Con frecuencia me pregunto cómo sería el ser humano si no
hubiera violencia. Si no tuviésemos presente el temor al golpe o a la patada.
Si no conociéramos el horror del hambre o de la cárcel. Si no creyéramos como
algo posible vivir la incertidumbre de un exilio o de una frontera cerrada a
cal y canto.
No me puedo creer que la humanidad no sepa vivir en paz, no
me puedo creer que las personas acepten el sable como inevitable, que sea
inevitable la bofetada, el insulto, el grito, la masacre. No me puedo creer que
aceptemos como irremediable la injusticia impuesta sobre millones de seres.

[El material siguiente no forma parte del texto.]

`src/cfg_status_pkg.sv`:
```
/*
 * Constants and carrier types for the status word and revision byte
 * of a bus function's configuration space.
 * Assumes the event sources sit on the same clock as the register bank.
 */
//
// Contract
// Parity error seen sets bit 15 always
// Driving system error sets bit 14
// Master abort, not special cycle, sets 13
// Target abort received as master sets 12
// Target abort signalled as target sets 11
// Timing field encodes fast/medium/slow; medium after reset
// Timing bits 10:9 read-only, medium response
// Master parity error needs master, PERR, enable
// Back-to-back capable bit 7 reads zero
// Speed bit 5 reads zero, 33 MHz
// Capability list bit 4 reads one
// Status word at 06h, 16 bits, read-only
// Revision byte at 08h, read-only
// Reserved status bits read zero
package cfg_status_pkg;
    // Register offsets
    localparam logic [7:0] status_offset   = 8'h06;
    localparam logic [7:0] revision_offset = 8'h08;
    // Bit positions in the status word
    localparam int parity_error_seen_pos        = 15;
    localparam int system_error_signalled_pos   = 14;
    localparam int master_abort_received_pos    = 13;
    localparam int target_abort_received_pos    = 12;
    localparam int target_abort_signalled_pos   = 11;
    localparam int timing_hi_pos                = 10;
    localparam int timing_lo_pos                = 9;
    localparam int master_data_parity_error_pos = 8;
    localparam int back_to_back_capable_pos     = 7;
    localparam int double_speed_capable_pos     = 5;
    localparam int capability_list_present_pos  = 4;
    // Timing field encodings
    localparam logic [1:0] timing_fast   = 2'h0;
    localparam logic [1:0] timing_medium = 2'h1;
    localparam logic [1:0] timing_slow   = 2'h2;
    // Fixed capability values
    localparam logic back_to_back_capable_value    = 1'h0;
    localparam logic double_speed_capable_value    = 1'h0;
    localparam logic capability_list_present_value = 1'h1;
    // Revision code; value arbitrary
    localparam logic [7:0] design_revision_default = 8'h5A;
    // Status word after reset: medium timing, capability list present
    localparam logic [15:0] status_reset_value = 16'h0210;
    // Reserved positions of the status word, bits 6 and 3 to 0
    localparam logic [15:0] status_reserved_mask = 16'h004F;

    // Bus events reported by the rest of the function, one-cycle pulses
    typedef struct packed {
        logic parity_error;      // Any parity error detected
        logic serr_driven;       // System error driven
        logic master_abort;      // Own transaction ended in master abort
        logic special_cycle;     // That transaction was a special cycle
        logic target_abort_rx;   // Own transaction ended by target abort
        logic target_abort_tx;   // We ended a transaction as target
        logic perr_as_master;    // PERR driven on read / seen on write
        logic acting_master;     // We were master for that data phase
    } bus_event_type;
endpackage : cfg_status_pkg

```
`src/cfg_status_regs.sv`:
```
/*
 * Status word and revision byte of a configuration space header.
 * Assumes a config read port on the bus clock; event pulses are
 * synchronous to that clock and come from the function's own logic.
 */
`timescale 1ns/1ps
`default_nettype none
module cfg_status_regs #(
    parameter logic [7:0] revision = cfg_status_pkg::design_revision_default
) (
    input  wire logic                         clock,          // Bus clock
    input  wire logic                         rst,            // Sync reset
    input  wire cfg_status_pkg::bus_event_type events,        // Event pulses
    input  wire logic                         parity_response_enable, // Cmd 6
    input  wire logic                         clear_write,    // Config write
    input  wire logic [7:0]                   cfg_addr,       // Byte offset
    input  wire logic                         cfg_read,       // Read strobe
    output logic      [15:0]                  status_word,    // Live status
    output logic      [15:0]                  read_data,      // Read data
    output logic                              read_valid      // Read answer
);
    // Sticky event flags
    logic parity_error_seen, next_parity_error_seen;
    logic system_error_signalled, next_system_error_signalled;
    logic master_abort_received, next_master_abort_received;
    logic target_abort_received, next_target_abort_received;
    logic target_abort_signalled, next_target_abort_signalled;
    logic master_data_parity_error, next_master_data_parity_error;
    logic [15:0] next_status_word;   // Assembled word
    logic [15:0] next_read_data;     // Read mux
    logic        next_read_valid;    // Read answer

    // Flags set on events; writes never clear them (read-only word)
    always_comb begin
        next_parity_error_seen = parity_error_seen
            | events.parity_error;
        next_system_error_signalled = system_error_signalled
            | events.serr_driven;
        next_master_abort_received = master_abort_received
            | (events.master_abort & ~events.special_cycle);
        next_target_abort_received = target_abort_received
            | events.target_abort_rx;
        next_target_abort_signalled = target_abort_signalled
            | events.target_abort_tx;
        next_master_data_parity_error = master_data_parity_error
            | (events.perr_as_master & events.acting_master
               & parity_response_enable);
    end

    // Word assembly; reserved bits stay zero
    always_comb begin
        next_status_word = 16'h0000;
        next_status_word[cfg_status_pkg::parity_error_seen_pos] =
            next_parity_error_seen;
        next_status_word[cfg_status_pkg::system_error_signalled_pos] =
            next_system_error_signalled;
        next_status_word[cfg_status_pkg::master_abort_received_pos] =
            next_master_abort_received;
        next_status_word[cfg_status_pkg::target_abort_received_pos] =
            next_target_abort_received;
        next_status_word[cfg_status_pkg::target_abort_signalled_pos] =
            next_target_abort_signalled;
        next_status_word[cfg_status_pkg::timing_hi_pos:
                         cfg_status_pkg::timing_lo_pos] =
            cfg_status_pkg::timing_medium;
        next_status_word[cfg_status_pkg::master_data_parity_error_pos] =
            next_master_data_parity_error;
        next_status_word[cfg_status_pkg::back_to_back_capable_pos] =
            cfg_status_pkg::back_to_back_capable_value;
        next_status_word[cfg_status_pkg::double_speed_capable_pos] =
            cfg_status_pkg::double_speed_capable_value;
        next_status_word[cfg_status_pkg::capability_list_present_pos] =
            cfg_status_pkg::capability_list_present_value;
    end

    // Read decode; unmapped offsets return zero
    always_comb begin
        next_read_valid = cfg_read;
        next_read_data  = 16'h0000;
        if (cfg_read) begin
            unique case (cfg_addr)
                cfg_status_pkg::status_offset:   begin
                    next_read_data = next_status_word;
                end
                cfg_status_pkg::revision_offset: begin
                    next_read_data = {8'h00, revision};
                end
                default: begin
                    next_read_data = 16'h0000;
                end
            endcase
        end
    end

    // Register everything
    always_ff @(posedge clock) begin
        if (rst) begin
            parity_error_seen        <= 1'h0;
            system_error_signalled   <= 1'h0;
            master_abort_received    <= 1'h0;
            target_abort_received    <= 1'h0;
            target_abort_signalled   <= 1'h0;
            master_data_parity_error <= 1'h0;
            status_word              <= cfg_status_pkg::status_reset_value;
            read_data                <= 16'h0000;
            read_valid               <= 1'h0;
        end else begin
            parity_error_seen        <= next_parity_error_seen;
            system_error_signalled   <= next_system_error_signalled;
            master_abort_received    <= next_master_abort_received;
            target_abort_received    <= next_target_abort_received;
            target_abort_signalled   <= next_target_abort_signalled;
            master_data_parity_error <= next_master_data_parity_error;
            status_word              <= next_status_word;
            read_data                <= next_read_data;
            read_valid               <= next_read_valid;
        end
    end
endmodule : cfg_status_regs
`default_nettype wire

```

Por eso me pregunto, ¿cómo será de hermosa y apacible la
persona en paz enteramente? ¿Cómo será ese asombro de vivir sencillos, sin el
peso del miedo que lacera? ¿Cómo será vivir con la historia mirándose en el
espejo sin ojos que la deformen, sin lápices que la escriban y la atrofien?

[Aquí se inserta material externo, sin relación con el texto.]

[config.mk]
export PLATFORM = sky130hd
export DESIGN_NAME = rts_sequencer
export DESIGN_NICKNAME = d
export VERILOG_FILES = /design/src/rts_pkg.sv /design/src/rts_sequencer.sv
export VERILOG_INCLUDE_DIRS = /design/src
export SDC_FILE = /design/constraint.sdc
export NUM_CORES = 1
export LEC_CHECK = 0
export BUFFER_PORTS_ARGS = -buffer_cell sky130_fd_sc_hd__buf_4
export CAP_MARGIN = 25
export CORE_MARGIN = 1
export CORE_UTILIZATION = 55
export CTS_BUF_LIST = sky130_fd_sc_hd__clkbuf_8
export DETAILED_ROUTE_END_ITERATION = 8
export PLACE_DENSITY = 0.77
export SYNTH_ARGS = -nofsm -noshare
export SYNTH_HDL_FRONTEND = slang
export SYNTH_SLANG_ARGS = --single-unit
[constraint.sdc]
create_clock -name clk_sys_i -period 5.34 [get_ports clk_sys_i]
set_clock_uncertainty 0.2 [all_clocks]
set_input_delay 0.534 -clock clk_sys_i [delete_from_list [all_inputs] [get_ports clk_sys_i]]
set_output_delay 0.534 -clock clk_sys_i [all_outputs]
set_load 0.01 [all_outputs]
File: config.mk
export PLATFORM = sky130hd
export DESIGN_NAME = nvap_top
export DESIGN_NICKNAME = d
export VERILOG_FILES = /design/src/shared/nvap_pkg.sv /design/src/rtl/nvap_top.sv
export SDC_FILE = /design/constraint.sdc
export NUM_CORES = 1
export LEC_CHECK = 0
export ABC_AREA = 1
export ABC_CLOCK_PERIOD_IN_PS = 1440
export BUFFER_PORTS_ARGS = -buffer_cell sky130_fd_sc_hd__buf_2
export CAP_MARGIN = 20
export CORE_MARGIN = 2
export CORE_UTILIZATION = 44
export CTS_CLUSTER_SIZE = 25
export DETAILED_ROUTE_END_ITERATION = 6
export PLACE_DENSITY = 0.78
export SLEW_MARGIN = 20
export SYNTH_ARGS = -nofsm -noshare
export SYNTH_HDL_FRONTEND = slang
export SYNTH_SLANG_ARGS = --single-unit
File: constraint.sdc
create_clock -name clk -period 1.44 [get_ports clk]
set_input_delay 0.288 -clock clk [delete_from_list [all_inputs] [get_ports clk]]
set_output_delay 0.288 -clock clk [all_outputs]
set_load 0.05 [all_outputs]
File: src/shared/nvap_pkg.sv
// Constants for the nonvolatile access protection block.
// Assumes byte-addressed 22-bit table space and AXI4-Lite register access.
package nvap_pkg;
	localparam int          NVAP_ADDR_W        = 22;
	localparam int          NVAP_NBLK          = 9;
	// Block map: boot block index 0, then user blocks
	localparam logic [21:0] NVAP_BOOT_END      = 22'h0001FF;
	localparam logic [21:0] NVAP_BLK_SIZE_LOG2 = 22'h00000E;
	localparam logic [21:0] NVAP_PROG_END      = 22'h01FFFF;
	// ID and config space sit above bit 20, so the pointer needs 22 bits
	localparam logic [21:0] NVAP_ID_BASE       = 22'h200000;
	localparam logic [21:0] NVAP_ID_LAST       = 22'h200007;
	localparam logic [21:0] NVAP_CFG_BASE      = 22'h300000;
	localparam logic [21:0] NVAP_CFG_LAST      = 22'h3FFFFF;
	localparam logic [21:0] NVAP_DEVID_BASE    = 22'h3FFFFE;
	// Debugger reservations
	localparam logic [21:0] NVAP_DBG_PROG_RES  = 22'h000240;
	localparam logic [11:0] NVAP_DBG_DATA_RES  = 12'h00A;
	localparam logic [11:0] NVAP_DATA_END      = 12'hEFF;
	localparam logic [1:0]  NVAP_DBG_STACK     = 2'h2;
	// Register offsets
	localparam logic [7:0]  NVAP_REG_RDLOCK    = 8'h00;
	localparam logic [7:0]  NVAP_REG_WRLOCK    = 8'h04;
	localparam logic [7:0]  NVAP_REG_XRLOCK    = 8'h08;
	localparam logic [7:0]  NVAP_REG_MISC      = 8'h0C;
	localparam logic [7:0]  NVAP_REG_STATUS    = 8'h10;
	localparam logic [7:0]  NVAP_REG_ERASE     = 8'h14;
	// Misc register bit positions
	localparam int          NVAP_MISC_EERD     = 0;
	localparam int          NVAP_MISC_EEWR     = 1;
	localparam int          NVAP_MISC_CFGWR    = 2;
	localparam int          NVAP_MISC_DBG      = 3;
	localparam int          NVAP_MISC_LVP      = 4;
	// Erased (factory) state is all ones
	localparam logic [8:0]  NVAP_LOCK_RESET    = 9'h1FF;
	localparam logic [4:0]  NVAP_MISC_RESET    = 5'h1F;
	localparam logic [1:0]  NVAP_RESP_OKAY     = 2'h0;
	localparam logic [1:0]  NVAP_RESP_SLVERR   = 2'h2;
	typedef enum logic [1:0] {
		NVAP_MODE_USER  = 2'b00,
		NVAP_MODE_LVPRG = 2'b01,
		NVAP_MODE_HVPRG = 2'b10
	} nvap_mode_e;
endpackage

Me pregunto estas cosas, ahora que las preguntas escasean,
porque no encuentro un bálsamo que consuele esta visión monstruosa de lo
humano. No es fácil creer cuando alrededor el desasosiego se clava en cada casa
con cada violencia repetida. Deseo vivir en un lugar donde hablar de paz no sea
extraordinario, donde la violencia sea acorralada aunque lleve máscaras. La
violencia está tan presente en nuestras vidas que casi no la percibimos, nos
hemos aclimatado en ese territorio hostil y subsistimos a duras penas, a veces
alegres.
Soy ingenuo, lo sé, no quiero morirme sin conocer la paz
entera. Quisiera andar los caminos con todas mis preguntas y también con
algunas respuestas. Quiero mirar a las personas y comprobar que en su piel no
hay marcas, que en su mirada no hay marcas, que en sus ideas no hay marcas, que
en sus corazones no hay marcas, de violencia, de impotencia, de rabia.